Вахтенного они миновали без особых приключений: он, правда, начал было что-то бурчать насчет посторонних и строгих корабельных порядков. Повиснув на нем со всей непринужденностью, Мазур деловито распорядился:
– Не свисти, денег не будет... В номер – блядей и шампанского, и чтобы живенько...
Оторопевший вахтенный едва выдрался из цепких объятий. Его успокоили, сунули прихваченную из кабака бутылочку, чтобы служба медом показалась, – и повели Мазура в недра корабля.
Как-то так получилось по нечаянности, что по дороге радист с Анкой отстали и затерялись в переходах. Однако Мазур не стал по этому поводу поднимать шума, вообще не заметил убыли среди присутствующих – он уже начинал вырубаться окончательно, повис на плечах спутников, как куль, что-то мыча насчет постельки и баньки. Они старательно перли его волоком по тускло освещенному коридору, принесли в небольшую двухместную каюту, уложили на койку. Мазур приготовился отбиваться, если вздумают снимать пиджак, – там у него по карманам и было рассовано самое интересное. Но их услужливость до такой степени не простерлась – положили на койку, выжидательно остановились над ней.
Мазур, не открывая глаз, промычал насчет посошка. Его приподняли и, прекрасно, должно быть, помня Анкины откровения, сунули в руку полный стакан, громко поощряя:
– Ну, Колян, за кибернетику!
Мазур, не открывая глаз, осушил сосуд, разжав пальцы, выпустил его, посидел пару секунд с идиотской улыбкой, а потом рухнул обратно в койку, уронил голову на грудь и всхрапнул.
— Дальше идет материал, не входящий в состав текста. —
[src/rtl/core/b32s_dp.sv]
// b32s_dp: datapath of the address decoder
// char checks, polymod, value delay, 5-to-8 bit regrouper, program memory, output register
// depends on b32s_pkg
module b32s_dp #(
  parameter int MAX_ADDR_CHARS    = 127,
  parameter int MAX_PROGRAM_BYTES = 40
) (
  input  logic              clk,
  input  logic              rst,
  input  b32s_pkg::dp_cmd_t cmd,
  output b32s_pkg::dp_sts_t sts,
  input  logic [7:0]        addr_char,
  input  logic              cfg_we,
  input  logic [7:0]        cfg_wdata,
  output logic              byte_valid,
  input  logic              byte_ready,
  output logic [7:0]        script_byte,
  output logic [5:0]        script_length,
  output logic [1:0]        status,
  output logic              last_byte
);

  localparam int CPW = $clog2(MAX_ADDR_CHARS + 1);
  localparam int PCW = $clog2(MAX_PROGRAM_BYTES + 1);
  localparam int AW  = $clog2(MAX_PROGRAM_BYTES);

  logic [7:0]  out_capacity;
  logic [CPW-1:0] char_position, char_position_next;
  logic [1:0]  error_seen, error_seen_next;
  logic [29:0] checksum_acc, checksum_acc_next;
  logic [6:0]  value_count, value_count_next;
  logic [4:0]  witness_version, witness_version_next;
  logic [4:0]  value_delay [b32s_pkg::DELAY_DEPTH];
  logic [4:0]  value_delay_next [b32s_pkg::DELAY_DEPTH];
  logic [11:0] bit_accumulator, bit_accumulator_next;
  logic [2:0]  pending_bits, pending_bits_next;
  logic [PCW-1:0] program_count, program_count_next;

  logic [7:0]  prog_mem [MAX_PROGRAM_BYTES];
  logic        mem_we;
  logic [7:0]  mem_wdata;
  logic [AW-1:0] rd_addr;
  logic [7:0]  rd_q;

  logic [7:0]  c_low;
  logic [5:0]  lookup;
  logic [11:0] acc12;
  logic [3:0]  bits;

  logic [5:0]  len_q;
  logic [7:0]  head0_q, head1_q;
  logic [1:0]  code_q;

  logic [29:0] want;
  logic        pad_ok, check_ok, fits;
  logic [5:0]  len_c;
  logic [7:0]  head0_c, head1_c;

  assign c_low  = (addr_char >= "A" && addr_char <= "Z") ? (addr_char + 8'd32) : addr_char;
  assign lookup = b32s_pkg::charset_lookup(c_low);

  always_comb begin
    char_position_next   = char_position;
    error_seen_next      = error_seen;
    checksum_acc_next    = checksum_acc;
    value_count_next     = value_count;
    witness_version_next = witness_version;
    value_delay_next     = value_delay;
    bit_accumulator_next = bit_accumulator;
    pending_bits_next    = pending_bits;
    program_count_next   = program_count;
    mem_we               = 1'b0;
    acc12                = {bit_accumulator[6:0], value_delay[0]};
    bits                 = {1'b0, pending_bits} + 4'd5;
    mem_wdata            = 8'(acc12 >> bits);
    if (cmd.eval) begin
      char_position_next   = '0;
      error_seen_next      = b32s_pkg::STATUS_OK;
      checksum_acc_next    = 30'd1;
      value_count_next     = '0;
      witness_version_next = '0;
      for (int i = 0; i < b32s_pkg::DELAY_DEPTH; i++) value_delay_next[i] = '0;
      bit_accumulator_next = '0;
      pending_bits_next    = '0;
      program_count_next   = '0;
    end else if (cmd.take && char_position < CPW'(MAX_ADDR_CHARS)) begin
      char_position_next = char_position + CPW'(1);
      if (error_seen == b32s_pkg::STATUS_OK) begin
        if (char_position == CPW'(0)) begin
          if (c_low == "1" || c_low == "3") begin
            error_seen_next = b32s_pkg::STATUS_BASE58;
          end else if (c_low != "b") begin
            error_seen_next = b32s_pkg::STATUS_INVALID;
          end
        end else if (char_position == CPW'(1)) begin
          if (c_low != "c") error_seen_next = b32s_pkg::STATUS_INVALID;
        end else if (char_position == CPW'(2)) begin
          if (c_low != "1") begin
            error_seen_next = b32s_pkg::STATUS_INVALID;
          end else begin
            checksum_acc_next = b32s_pkg::PREFIX_ACC;
          end
        end else if (!lookup[5]) begin
          error_seen_next = b32s_pkg::STATUS_INVALID;
        end else begin
          checksum_acc_next = b32s_pkg::pm_step(checksum_acc, lookup[4:0]);
          if (value_count == 7'd0) begin
            witness_version_next = lookup[4:0];
          end else begin
            if (value_count >= 7'd7) begin
              if (bits >= 4'd8) begin
                bits = bits - 4'd8;
                mem_wdata = 8'(acc12 >> bits);
                if (program_count >= PCW'(MAX_PROGRAM_BYTES)) begin
                  error_seen_next = b32s_pkg::STATUS_INVALID;
                end else begin
                  mem_we             = 1'b1;
                  program_count_next = program_count + PCW'(1);
                end
              end
              bit_accumulator_next = acc12;
              pending_bits_next    = bits[2:0];
            end
            for (int i = 0; i < b32s_pkg::DELAY_DEPTH - 1; i++) begin
              value_delay_next[i] = value_delay[i+1];
            end
            value_delay_next[b32s_pkg::DELAY_DEPTH-1] = lookup[4:0];
          end
          if (value_count < b32s_pkg::VC_SAT) value_count_next = value_count + 7'd1;
        end
      end
    end
  end

  // verdict on the state left by the last char
  always_comb begin
    want     = (witness_version == 5'd0) ? b32s_pkg::BECH32_CONST : b32s_pkg::BECH32M_CONST;
    pad_ok   = (pending_bits < 3'd5) &&
               ((bit_accumulator[7:0] & ((8'd1 << pending_bits) - 8'd1)) == 8'd0);
    check_ok = (error_seen == b32s_pkg::STATUS_OK) && (char_position >= CPW'(3)) &&
               (value_count >= 7'd8) && (checksum_acc == want) && pad_ok;
    len_c    = 6'd0;
    head0_c  = b32s_pkg::OP_V0;
    head1_c  = b32s_pkg::PUSH_20;
    if (check_ok) begin
      if (witness_version == 5'd0 && program_count == PCW'(20)) begin
        len_c = b32s_pkg::LEN_WPKH;
      end else if (witness_version == 5'd0 && program_count == PCW'(32)) begin
        len_c   = b32s_pkg::LEN_32;
        head1_c = b32s_pkg::PUSH_32;
      end else if (witness_version == 5'd1 && program_count == PCW'(32)) begin
        len_c   = b32s_pkg::LEN_32;
        head0_c = b32s_pkg::OP_V1;
        head1_c = b32s_pkg::PUSH_32;
      end
    end
    fits = (len_c != 6'd0) && ({2'b00, len_c} <= out_capacity);
  end

  always_ff @(posedge clk) begin
    if (rst) begin
      out_capacity    <= b32s_pkg::CAP_RESET;
      char_position   <= '0;
      error_seen      <= b32s_pkg::STATUS_OK;
      checksum_acc    <= 30'd1;
      value_count     <= '0;
      witness_version <= '0;
      for (int i = 0; i < b32s_pkg::DELAY_DEPTH; i++) value_delay[i] <= '0;
      bit_accumulator <= '0;
      pending_bits    <= '0;
      program_count   <= '0;
      len_q           <= '0;
      code_q          <= b32s_pkg::STATUS_OK;
      byte_valid      <= 1'b0;
    end else begin
      if (cfg_we) out_capacity <= cfg_wdata;
      char_position   <= char_position_next;
      error_seen      <= error_seen_next;
      checksum_acc    <= checksum_acc_next;
      value_count     <= value_count_next;
      witness_version <= witness_version_next;
      value_delay     <= value_delay_next;
      bit_accumulator <= bit_accumulator_next;
      pending_bits    <= pending_bits_next;
      program_count   <= program_count_next;
      if (cmd.eval) begin
        if (error_seen == b32s_pkg::STATUS_BASE58) begin
          len_q  <= 6'd0;
          code_q <= b32s_pkg::STATUS_BASE58;
        end else if (fits) begin
          len_q  <= len_c;
          code_q <= b32s_pkg::STATUS_OK;
        end else begin
          len_q  <= 6'd0;
          code_q <= b32s_pkg::STATUS_INVALID;
        end
      end
      if (cmd.load_out) begin
        byte_valid <= 1'b1;
      end else if (byte_ready) begin
        byte_valid <= 1'b0;
      end
    end
  end

  always_ff @(posedge clk) begin
    if (cmd.eval) begin
      head0_q <= head0_c;
      head1_q <= head1_c;
    end
    if (cmd.load_out) begin
      last_byte     <= cmd.last;
      script_length <= len_q;
      case (cmd.out_sel)
        b32s_pkg::SEL_HEAD0: begin
          script_byte <= head0_q;
          status      <= b32s_pkg::STATUS_OK;
        end
        b32s_pkg::SEL_HEAD1: begin
          script_byte <= head1_q;
          status      <= b32s_pkg::STATUS_OK;
        end
        b32s_pkg::SEL_PROG: begin
          script_byte <= rd_q;
          status      <= b32s_pkg::STATUS_OK;
        end
        default: begin
          script_byte <= 8'd0;
          status      <= code_q;
        end
      endcase
    end
  end

  // program byte store, one write and one registered read per cycle
  assign rd_addr = AW'(cmd.idx_next - 6'd2);

  always_ff @(posedge clk) begin
    if (mem_we) prog_mem[program_count[AW-1:0]] <= mem_wdata;
    rd_q <= prog_mem[rd_addr];
  end

  assign sts = '{out_free: (!byte_valid || byte_ready), len: len_q};

`ifndef SYNTHESIS
  a_clear_after_eval: assert property (@(posedge clk) disable iff (rst)
    cmd.eval |=> (char_position == '0 && checksum_acc == 30'd1 && program_count == '0))
    else $error("address state not cleared after verdict");
  a_error_beat_shape: assert property (@(posedge clk) disable iff (rst)
    (byte_valid && status != b32s_pkg::STATUS_OK) |->
      (last_byte && script_length == 6'd0 && script_byte == 8'd0))
    else $error("error beat with payload");
  a_prog_count_bound: assert property (@(posedge clk) disable iff (rst)
    program_count <= PCW'(MAX_PROGRAM_BYTES))
    else $error("program count past store depth");
`endif

endmodule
Оба обормота еще немного постояли над ним, потом погасили свет и тихонечко вышли, похохатывая. Когда за ними закрылась дверь, Мазур сразу открыл глаза, но по врожденной подозрительности еще несколько минут лежал неподвижно, старательно похрапывая. Потом бесшумно встал, подкрался к двери, осторожно ее открыл, высунул голову. Тускло освещенный коридор и тишина. Все было в порядке, выражаясь казенно, внедрение состоялось.
Корабль чрезвычайно напоминал ему «Сириус» – точно, по схожему проекту построен – и Мазур, сидя в полумраке на узкой казенной койке, вдруг испытал нечто вроде пронзительного, недолгого, продолжительностью в несколько секунд приступа безумия: показалось, что не было всех этих лет, и он как раз лежит в своей каюте на «Сириусе», а «Сириус» плывет у Ахатинских островов, и старшему лейтенанту Мазуру попросту приснился длинный, затейливый кошмар, но сейчас он проснулся, выйдет на палубу и увидит живыми, здоровыми и молодыми всех, начиная с...
Это было так пронзительно и реально, что он не сразу справился с собой. Потихонечку вернулся из семьдесят шестого в двадцать первый век. Барашки иллюминатора оказались открученными, Мазур тихонько распахнул его. Над морем сияли звезды, наплывала та самая пресловутая ночная свежесть, и вокруг стояла успокаивающая тишина.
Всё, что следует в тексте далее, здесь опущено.